DESCRIPTION OF THE TASK — For every line in the records that has the word "runs", make a copy.

--

Source: an optimization exercise on an open RTL-to-GDS flow (aim: small area). Production flows keep margins and buffers that such runs may drop. The RTL was checked by simulation tests, not by an equivalence proof against the original design. Power figures rest on the tool's default switching activity, not on a simulated workload.

## flow/design.v

```verilog
package alu_reservation_station_pkg;
    localparam int RS_SIZE       = 8;
    localparam int RS_INDEX_BIT  = 3;
    localparam int ROB_INDEX_BIT = 4;
    localparam int TYPE_BIT      = 5;
    localparam logic [TYPE_BIT-1:0] OP_ADD  = 5'd0;
    localparam logic [TYPE_BIT-1:0] OP_SUB  = 5'd1;
    localparam logic [TYPE_BIT-1:0] OP_XOR  = 5'd2;
    localparam logic [TYPE_BIT-1:0] OP_OR   = 5'd3;
    localparam logic [TYPE_BIT-1:0] OP_AND  = 5'd4;
    localparam logic [TYPE_BIT-1:0] OP_SLL  = 5'd5;
    localparam logic [TYPE_BIT-1:0] OP_SRL  = 5'd6;
    localparam logic [TYPE_BIT-1:0] OP_SRA  = 5'd7;
    localparam logic [TYPE_BIT-1:0] OP_SLT  = 5'd8;
    localparam logic [TYPE_BIT-1:0] OP_SLTU = 5'd9;
    localparam logic [TYPE_BIT-1:0] OP_BEQ  = 5'd10;
    localparam logic [TYPE_BIT-1:0] OP_BNE  = 5'd11;
    localparam logic [TYPE_BIT-1:0] OP_BLT  = 5'd12;
    localparam logic [TYPE_BIT-1:0] OP_BGE  = 5'd13;
    localparam logic [TYPE_BIT-1:0] OP_BLTU = 5'd14;
    localparam logic [TYPE_BIT-1:0] OP_BGEU = 5'd15;
    localparam logic [TYPE_BIT-1:0] OP_JALR = 5'd16;
endpackage
module rs_find_first #(
    parameter int N = 8
) (
    input  logic [N-1:0] vec,
    output logic [N-1:0] onehot
);
    assign onehot = vec & ~(vec - 1'b1);
endmodule
module rs_onehot_mux #(
    parameter int W = 32
) (
    input  logic [7:0][W-1:0] words,
    input  logic [7:0]        sel,
    output logic [W-1:0]      out
);
    logic [W-1:0] y0_n, y1_n, y2_n;
    rs_aoi3 #(.W(W)) u_y0 (.x0(words[0]), .s0(sel[0]), .x1(words[1]), .s1(sel[1]),
                           .x2(words[2]), .s2(sel[2]), .y_n(y0_n));
    rs_aoi3 #(.W(W)) u_y1 (.x0(words[3]), .s0(sel[3]), .x1(words[4]), .s1(sel[4]),
                           .x2(words[5]), .s2(sel[5]), .y_n(y1_n));
    rs_aoi2 #(.W(W)) u_y2 (.x0(words[6]), .s0(sel[6]), .x1(words[7]), .s1(sel[7]),
                           .y_n(y2_n));
    assign out = ~(y0_n & y1_n & y2_n);
endmodule
import alu_reservation_station_pkg::*;
module rs_snoop (
    input  logic                     pend,
    input  logic [ROB_INDEX_BIT-1:0] q,
    input  logic                     a_rdy,
    input  logic [ROB_INDEX_BIT-1:0] a_id,
    input  logic                     l_rdy,
    input  logic [ROB_INDEX_BIT-1:0] l_id,
    output logic                     hit_a,
    output logic                     hit_l
);
    assign hit_a = pend & a_rdy & (q == a_id);
    assign hit_l = pend & l_rdy & (q == l_id);
endmodule
module rs_aoi3 #(
    parameter int W = 32
) (
    input  logic [W-1:0] x0,
    input  logic         s0,
    input  logic [W-1:0] x1,
    input  logic         s1,
    input  logic [W-1:0] x2,
    input  logic         s2,
    output logic [W-1:0] y_n
);
    assign y_n = ~((x0 & {W{s0}}) | (x1 & {W{s1}}) | (x2 & {W{s2}}));
endmodule
module rs_aoi2 #(
    parameter int W = 32
) (
    input  logic [W-1:0] x0,
    input  logic         s0,
    input  logic [W-1:0] x1,
    input  logic         s1,
    output logic [W-1:0] y_n
);
    assign y_n = ~((x0 & {W{s0}}) | (x1 & {W{s1}}));
endmodule
module rs_nand_sel #(
    parameter int W = 32
) (
    input  logic [W-1:0] x,
    input  logic         s,
    output logic [W-1:0] y_n
);
    assign y_n = ~(x & {W{s}});
endmodule
module rs_wsel #(
    parameter int W = 32
) (
    input  logic [W-1:0] q,
    input  logic [W-1:0] n_val,
    input  logic [W-1:0] a_val,
    input  logic [W-1:0] l_val,
    input  logic         h,
    input  logic         n,
    input  logic         a,
    input  logic         l,
    output logic [W-1:0] d
);
    logic [W-1:0] take_n, keep_n;
    rs_aoi3 #(.W(W)) u_take (.x0(n_val), .s0(n), .x1(a_val), .s1(a),
                             .x2(l_val), .s2(l), .y_n(take_n));
    rs_nand_sel #(.W(W)) u_keep (.x(q), .s(h), .y_n(keep_n));
    assign d = ~(take_n & keep_n);
endmodule
import alu_reservation_station_pkg::*;
module alu_reservation_station (
    input  logic                     clk_in,
    input  logic                     rst_in,
    input  logic                     rdy_in,
    input  logic                     clear_in,
    input  logic                     issue_valid,
    input  logic [TYPE_BIT-1:0]      issue_type,
    input  logic [31:0]              issue_vj,
    input  logic [31:0]              issue_vk,
    input  logic                     issue_has_qj,
    input  logic                     issue_has_qk,
    input  logic [ROB_INDEX_BIT-1:0] issue_qj,
    input  logic [ROB_INDEX_BIT-1:0] issue_qk,
    input  logic [ROB_INDEX_BIT-1:0] issue_rob_id,
    output logic                     full_out,
    input  logic                     cdb_alu_ready,
    input  logic [ROB_INDEX_BIT-1:0] cdb_alu_rob_id,
    input  logic [31:0]              cdb_alu_value,
    input  logic                     cdb_lsb_ready,
    input  logic [ROB_INDEX_BIT-1:0] cdb_lsb_rob_id,
    input  logic [31:0]              cdb_lsb_value,
    output logic                     alu_req,
    output logic [TYPE_BIT-1:0]      alu_type,
    output logic [31:0]              alu_r1,
    output logic [31:0]              alu_r2,
    output logic [ROB_INDEX_BIT-1:0] alu_rob_id
);
    localparam int QB = ROB_INDEX_BIT;
    logic [RS_SIZE-1:0][TYPE_BIT-1:0] ent_op;
    logic [RS_SIZE-1:0][QB-1:0]       ent_rob_id;
    logic [RS_SIZE-1:0][31:0]         ent_vj;
    logic [RS_SIZE-1:0][31:0]         ent_vk;
    logic [RS_SIZE-1:0]               ent_pj;
    logic [RS_SIZE-1:0]               ent_pk;
    logic [RS_SIZE-1:0]               valid_q;
    logic [RS_SIZE-1:0]               sel_q;
    logic [RS_SIZE-1:0] ready_vec;
    logic [RS_SIZE-1:0] pick;
    logic [RS_SIZE-1:0] free_oh;
    logic [RS_SIZE-1:0] alloc;
    logic               go;
    assign go        = rdy_in & ~clear_in;
    assign full_out  = &valid_q;
    assign ready_vec = valid_q & ~ent_pj & ~ent_pk;
    rs_find_first #(.N(RS_SIZE)) u_free (.vec(~valid_q),  .onehot(free_oh));
    rs_find_first #(.N(RS_SIZE)) u_sel  (.vec(ready_vec), .onehot(pick));
    assign alloc = free_oh & {RS_SIZE{rdy_in & issue_valid}};
    logic nj_a, nj_l, nk_a, nk_l;
    logic [31:0] new_vj, new_vk;
    logic        new_pj, new_pk;
    assign new_pj = issue_has_qj & ~nj_a & ~nj_l;
    assign new_pk = issue_has_qk & ~nk_a & ~nk_l;
    rs_snoop u_new_j (.pend(issue_has_qj), .q(issue_qj),
                      .a_rdy(cdb_alu_ready), .a_id(cdb_alu_rob_id),
                      .l_rdy(cdb_lsb_ready), .l_id(cdb_lsb_rob_id),
                      .hit_a(nj_a), .hit_l(nj_l));
    rs_snoop u_new_k (.pend(issue_has_qk), .q(issue_qk),
                      .a_rdy(cdb_alu_ready), .a_id(cdb_alu_rob_id),
                      .l_rdy(cdb_lsb_ready), .l_id(cdb_lsb_rob_id),
                      .hit_a(nk_a), .hit_l(nk_l));
    assign new_vj = {issue_vj[31:QB], issue_has_qj ? issue_qj : issue_vj[QB-1:0]};
    assign new_vk = {issue_vk[31:QB], issue_has_qk ? issue_qk : issue_vk[QB-1:0]};
    for (genvar i = 0; i < RS_SIZE; i++) begin : g_ent
        logic ja, jl, ka, kl;
        rs_snoop u_j (.pend(ent_pj[i]), .q(ent_vj[i][QB-1:0]),
                      .a_rdy(cdb_alu_ready), .a_id(cdb_alu_rob_id),
                      .l_rdy(cdb_lsb_ready), .l_id(cdb_lsb_rob_id),
                      .hit_a(ja), .hit_l(jl));
        rs_snoop u_k (.pend(ent_pk[i]), .q(ent_vk[i][QB-1:0]),
                      .a_rdy(cdb_alu_ready), .a_id(cdb_alu_rob_id),
                      .l_rdy(cdb_lsb_ready), .l_id(cdb_lsb_rob_id),
                      .hit_a(ka), .hit_l(kl));
        logic jn, jw_a, jw_l, jh, kn, kw_a, kw_l, kh;
        assign jn   = alloc[i] & ~nj_a & ~nj_l;
        assign jw_a = alloc[i] ? nj_a : rdy_in & ja;
        assign jw_l = alloc[i] ? ~nj_a & nj_l : rdy_in & ~ja & jl;
        assign jh   = ~alloc[i] & ~(rdy_in & (ja | jl));
        assign kn   = alloc[i] & ~nk_a & ~nk_l;
        assign kw_a = alloc[i] ? nk_a : rdy_in & ka;
        assign kw_l = alloc[i] ? ~nk_a & nk_l : rdy_in & ~ka & kl;
        assign kh   = ~alloc[i] & ~(rdy_in & (ka | kl));
        logic [31:0] d_vj, d_vk;
        rs_wsel u_wj (.q(ent_vj[i]), .n_val(new_vj), .a_val(cdb_alu_value),
                      .l_val(cdb_lsb_value), .h(jh), .n(jn), .a(jw_a), .l(jw_l),
                      .d(d_vj));
        rs_wsel u_wk (.q(ent_vk[i]), .n_val(new_vk), .a_val(cdb_alu_value),
                      .l_val(cdb_lsb_value), .h(kh), .n(kn), .a(kw_a), .l(kw_l),
                      .d(d_vk));
        always_ff @(posedge clk_in) begin
            ent_op[i]     <= (ent_op[i] & {TYPE_BIT{~alloc[i]}}) | (issue_type & {TYPE_BIT{alloc[i]}});
            ent_rob_id[i] <= (ent_rob_id[i] & {QB{~alloc[i]}}) | (issue_rob_id & {QB{alloc[i]}});
            ent_vj[i]     <= d_vj;
            ent_vk[i]     <= d_vk;
            ent_pj[i]     <= (ent_pj[i] & jh) | (new_pj & jn);
            ent_pk[i]     <= (ent_pk[i] & kh) | (new_pk & kn);
        end
    end
    always_ff @(posedge clk_in or posedge rst_in) begin
        if (rst_in) begin
            valid_q <= '0;
            alu_req <= 1'b0;
        end else if (rdy_in) begin
            if (clear_in) begin
                valid_q <= '0;
                alu_req <= 1'b0;
            end else begin
                valid_q <= (valid_q & ~pick) | alloc;
                alu_req <= |ready_vec;
            end
        end
    end
    always_ff @(posedge clk_in) begin
        sel_q <= (sel_q & {RS_SIZE{~rdy_in}}) | (pick & {RS_SIZE{rdy_in}});
    end
    rs_onehot_mux #(.W(TYPE_BIT)) u_rd_op  (.words(ent_op),     .sel(sel_q), .out(alu_type));
    rs_onehot_mux #(.W(QB))       u_rd_rob (.words(ent_rob_id), .sel(sel_q), .out(alu_rob_id));
    rs_onehot_mux #(.W(32))       u_rd_r1  (.words(ent_vj),     .sel(sel_q), .out(alu_r1));
    rs_onehot_mux #(.W(32))       u_rd_r2  (.words(ent_vk),     .sel(sel_q), .out(alu_r2));
endmodule
```

## flow/flow/run.sh

```bash
#!/bin/bash
# Standard layout, with smaller port buffers and no CTS dummy loads.
set -euo pipefail
cd "$(dirname "$0")/.."
bash standard.sh synth > synth.log 2>&1
export BUFFER_PORTS_ARGS="-buffer_cell sky130_fd_sc_hd__buf_1"
export CTS_ARGS="-sink_clustering_enable -repair_clock_nets -dont_use_dummy_load -buf_list sky130_fd_sc_hd__clkbuf_4 -sink_clustering_size 24"
bash standard.sh > layout.log 2>&1
```

## flow/standard.sh

```bash
#!/bin/bash
# synth_recipe.tcl (not shown) runs the flow's synth.tcl, then flattens the netlist and writes it again
# the make line also repeats each setting of config.mk as NAME=value (left out here)
make -C /OpenROAD-flow-scripts/flow DESIGN_CONFIG=/design/flow/config.mk WORK_HOME=/design/flow/orfs CLKGATE_MAP_FILE= SYNTH_SCRIPT=/design/flow/synth_recipe.tcl "${@:-finish}"
```

## flow/config.mk

```make
export PLATFORM = sky130hd
export DESIGN_NAME = alu_reservation_station
export DESIGN_NICKNAME = alu_reservation_station
export VERILOG_FILES = /design/flow/design.v
export SDC_FILE = /design/flow/constraint.sdc
export NUM_CORES = 4
export LEC_CHECK = 0
export CAP_MARGIN = 20
export CORE_MARGIN = 2
export CORE_UTILIZATION = 40
export SETUP_SLACK_MARGIN = 0.1
export SLEW_MARGIN = 20
export SYNTH_HIERARCHICAL = 1
export SYNTH_MINIMUM_KEEP_SIZE = 0
```

## flow/constraint.sdc

```tcl
create_clock -name core_clock -period 4.0 [get_ports {clk_in}]
set_input_delay 0.8000 -clock core_clock [delete_from_list [all_inputs] [get_ports {clk_in}]]
set_output_delay 0.8000 -clock core_clock [all_outputs]
set_load 0.01 [all_outputs]
```

==> results.toml <==
[placement]
hpwl_mm = 85.2
io_buffers = 236
dp_slack_ps = 379
gp_congestion = 0.953

[detailed_routing]
drtIter0Drc = 8145
first_pass_iters = 15
ant_nets = 0
vias = 31900
routedWlPerCell_um = 31.7
viasPerCell = 7.15
wirelength_mm = 141
drc = 0

[sta]
clock.fmax_mhz = 255
slew_violations = 0
tightest_slew_ps = 1290
period_share_pct = 98.0
rsz0062_at_grt = "yes"
hold_viol = 0
timing.final.ws_setup_ps = 80.2
setup_viol_count_final = 0
fin_setup_tns_ps = 0
hold_ws_ps = 97.5
slew_headroom_pct = 13.7
finClkSkew_ps = 150
period_needed_ps = 3920

[logic_synthesis]
syn_nets = 3374
yosysWarnings = 7
yosysMostFrequentCell = "nand2_1"
syn_avg_cell_area_um2 = 9.46
synth.top_cells.by_count = "nand2_1 (1064), a222oi_1 (676), dfxtp_1 (528), buf_6 (174), nand3_1 (91)"
synth-compound-area-share_pct = 26.2
synth.largest_area_cell = "dfxtp_1"
synth_top_flop_cell = "dfxtp_1"
synth_top_family_by_area = "compound AO/OA/AOI/OAI gates"
yosys-top-cells-area = "dfxtp_1 (35%), a222oi_1 (22%), nand2_1 (13%)"
ys_seq_area_share_pct = 43.4
synth_edf_count = 80
yosys.area_share.xor_xnor_pct = 2.59
synth_simple_gate_area_share_pct = 18.6
syn_inst = 3212
muxShareOfSynthArea_pct = 0.296
synth_fa_ha_area_share_pct = 0
synth_area_um2 = 30400
synth_top_area_share_pct = 34.8
ys_seq_elements = 617
async_reset_ff_share_pct = 1.46
synth_cell_types = 44

[global_route]
grt_usage_pct = 35.0
grt_pass1_vias = 30600
grt_pass1_wl_mm = 205
grt_start_max_net_pins = 69
antenna_found_initial = 14
grt_overflow = 0

[die]
coreArea_um2 = 75600
fp.dieH_um = 280
row_count = 101
dieArea_um2 = 78200
die_x_um = 280
ios = 237
initial_utilization_pct = 40.2

[power]
switching_share_pct = 33.5
p_leak_nw = 13.7
p_switching_mw = 5.08
ir_drop_mv = 0.253
finalPower_mw = 15.1
comb_power_share_pct = 20.2
power_density_nw_per_um2 = 453
pwr-share-clk_pct = 28.2
p_seq_share_pct = 51.6
internal_power_mw = 10.1

[clock_network]
clk_latency_ps = 1090
cts_buffers = 164
cts_buffer_depth = 3
tritoncts = "yes"
cts_root_buf = "clkbuf_4"
clk_pin_slew_ps = 70
clkSinkCount = 617
htreeDepth = 4

[worst_hold_path]
whs_path_depth = 1
hold_class = "in -> reg"
worstHoldStart = "issue_type[0]"

[setup_path]
cp-end-kind = "output pin"
arrival_ps = 3120
worst-path-max-fanout = 33
r2r-start = "valid_q[2]"
crit_type = "reg -> out"
r2r_end = "ent_vk[163]"
cp.required_ps = 3200
r2r_cells = 8
r2r_slack_ps = 780
cp-start-kind = "flip-flop"

[job]
maxCapViolCount = 0

[finish]
drive_gt1_share_pct = 11.5
syn_to_final_growth_pct = 9.85
fillers = 7610
nNetsFinal = 3640

[status]
status = "no timing/DRC/antenna violations"
==> through the flow <==
| step | cell area, um^2 | utilization [%] | std cells |
|---|---|---|---|
| after floorplan | 30400 | - | 3212 |
| after global placement | 31900 | 42.2 | 4279 |
| after detailed placement | 31900 | 42.2 | 4279 |
| after CTS | 33100 | 43.9 | 4444 |
| after global routing | 33400 | 44.2 | 4463 |
| final | 33400 | 44.2 | 4467 |
==> per-layer routing <==
metal | routed length, um | global-route usage, %
met5 | 89 | 0
met4 | 9190 | 22.6
met3 | 20900 | 10.8
met2 | 60300 | 52.2
met1 | 51000 | 43.8
==> cell families (layout without fill, tap and decap cells) <==
kind of cell,after synthesis,count (layout)
other cells,0,13
simple gates,1312,1312
xor+xnor,90,90
mux,8,8
flops,617,617
compound gates,853,853
buf+inv,332,596
==> modules after synthesis (local to each module, per instance), excerpt <==
module	cells inside	cell area [um^2]	flip-flops and latches
alu_reservation_station	870	14600	617
rs_snoop	14	105	0
rs_wsel	32	120	0
==> final cells by class <==
type / count / area (um^2) / share of cell area [%]
multi-input cells: 2263 / 15100 / 45.2
flip-flops and latches: 617 / 13200 / 39.5
repair buffers: 354 / 2300 / 6.88
clock buffers: 164 / 1230 / 3.69
well taps: 978 / 1220 / 3.67
inverters: 78 / 310 / 0.929
diodes: 13 / 32.5 / 0.0974
==> worst max-delay path, stage by stage, from the launching register on <==
cell and delay, ps:
edfxtp_1 580, buf_6 300, a222oi_1 620, nand3_1 300, buf_1 200
==> cell usage in the layout, fill, tap and decap left out, types with 3 or more instances in the layout <==
master	instances
inv_4	7
nand2_4	6
nor4_1	20
nand2b_1	4
nand4b_1	16
o22ai_1	18
mux2_2	8
buf_1	234
dfxtp_1	528
edfxtp_1	80
dfrtp_1	9
o21ai_4	32
nor4b_2	18
o21ai_0	17
inv_1	71
nor2_1	31
nand3_1	91
a22oi_1	73
xor2_1	72
buf_16	3
nor2_4	30
clkbuf_4	164
o211ai_1	18
diode_2	13
xnor2_1	18
a22o_1	16
nor3b_1	10
nand2_1	1064
buf_4	76
a222oi_1	676
buf_12	36
==> power groups by stage <==
stage               logic, mW  registers (mW)  clock network (mW)
global route             3.30            7.89                4.62
finish                   3.05            7.81                4.27
floorplan                1.75            7.71                   0
detailed placement       2.95            7.90                   0
CTS                      2.96            7.78                4.31
global placement         2.92            7.89                   0
==> worst max path at each step <==
| stage | startpoint | end | slack (ps) | depth (start not counted) |
|---|---|---|---|---|
| 2_1_floorplan | rdy_in | ent_vj[1] | 1440 | 9 |
| 3_3_place_gp | cdb_alu_rob_id[2] | ent_vk[19] | 440 | 9 |
| 3_5_place_dp | issue_qj[3] | ent_vj[40] | 380 | 9 |
| 4_1_cts | flip-flop | alu_r1[20] | 70 | 4 |
| 5_1_grt | flip-flop | alu_r1[9] | 70 | 4 |
| 6_report | flip-flop | alu_r1[20] | 80 | 4 |
==> what timing repair did <==
| item | in CTS | in global routing |
|---|---|---|
| endpoints found under the setup margin | 8 | 2 |
| buffers inserted | 0 | 2 |
| hold buffers | 1 | 0 |
| pin swaps | 1 | 2 |
| endpoints found under the hold margin | 9 | 0 |
| resized for setup | 2 | 2 |

afterwards: timing with drivers on the ports:
The results above use ideal ports. As a check the final layout listed here was re-extracted and re-timed, cells and wires unchanged.
Step 1, drivers: a clkbuf_16 drives clk_in and a buf_2 each remaining input, both assumed.
Step 2 moves the port delays by t, midway between the first and last clock arrival at a register: inputs arrive t later, outputs are due t later. That takes back most of the time a late clock gives input paths.
Slacks: ideal ports / drivers / drivers and shift; pairs: ideal ports / drivers.
t, ns: 1.085
setup slack, ns: 0.080 / 0.012 / 0.154
worst register clock-pin slew, ns: 0.07 / 0.07
pins driven straight from the clock port: 1
After both steps setup and hold are still met in this run. The setup slack of this run moves by -0.068 ns with the drivers and by +0.074 ns with both steps.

--

OUTPUT —
Source: an optimization exercise on an open RTL-to-GDS flow (aim: small area). Production flows keep margins and buffers that such runs may drop. The RTL was checked by simulation tests, not by an equivalence proof against the original design. Power figures rest on the tool's default switching activity, not on a simulated workload.
# synth_recipe.tcl (not shown) runs the flow's synth.tcl, then flattens the netlist and writes it again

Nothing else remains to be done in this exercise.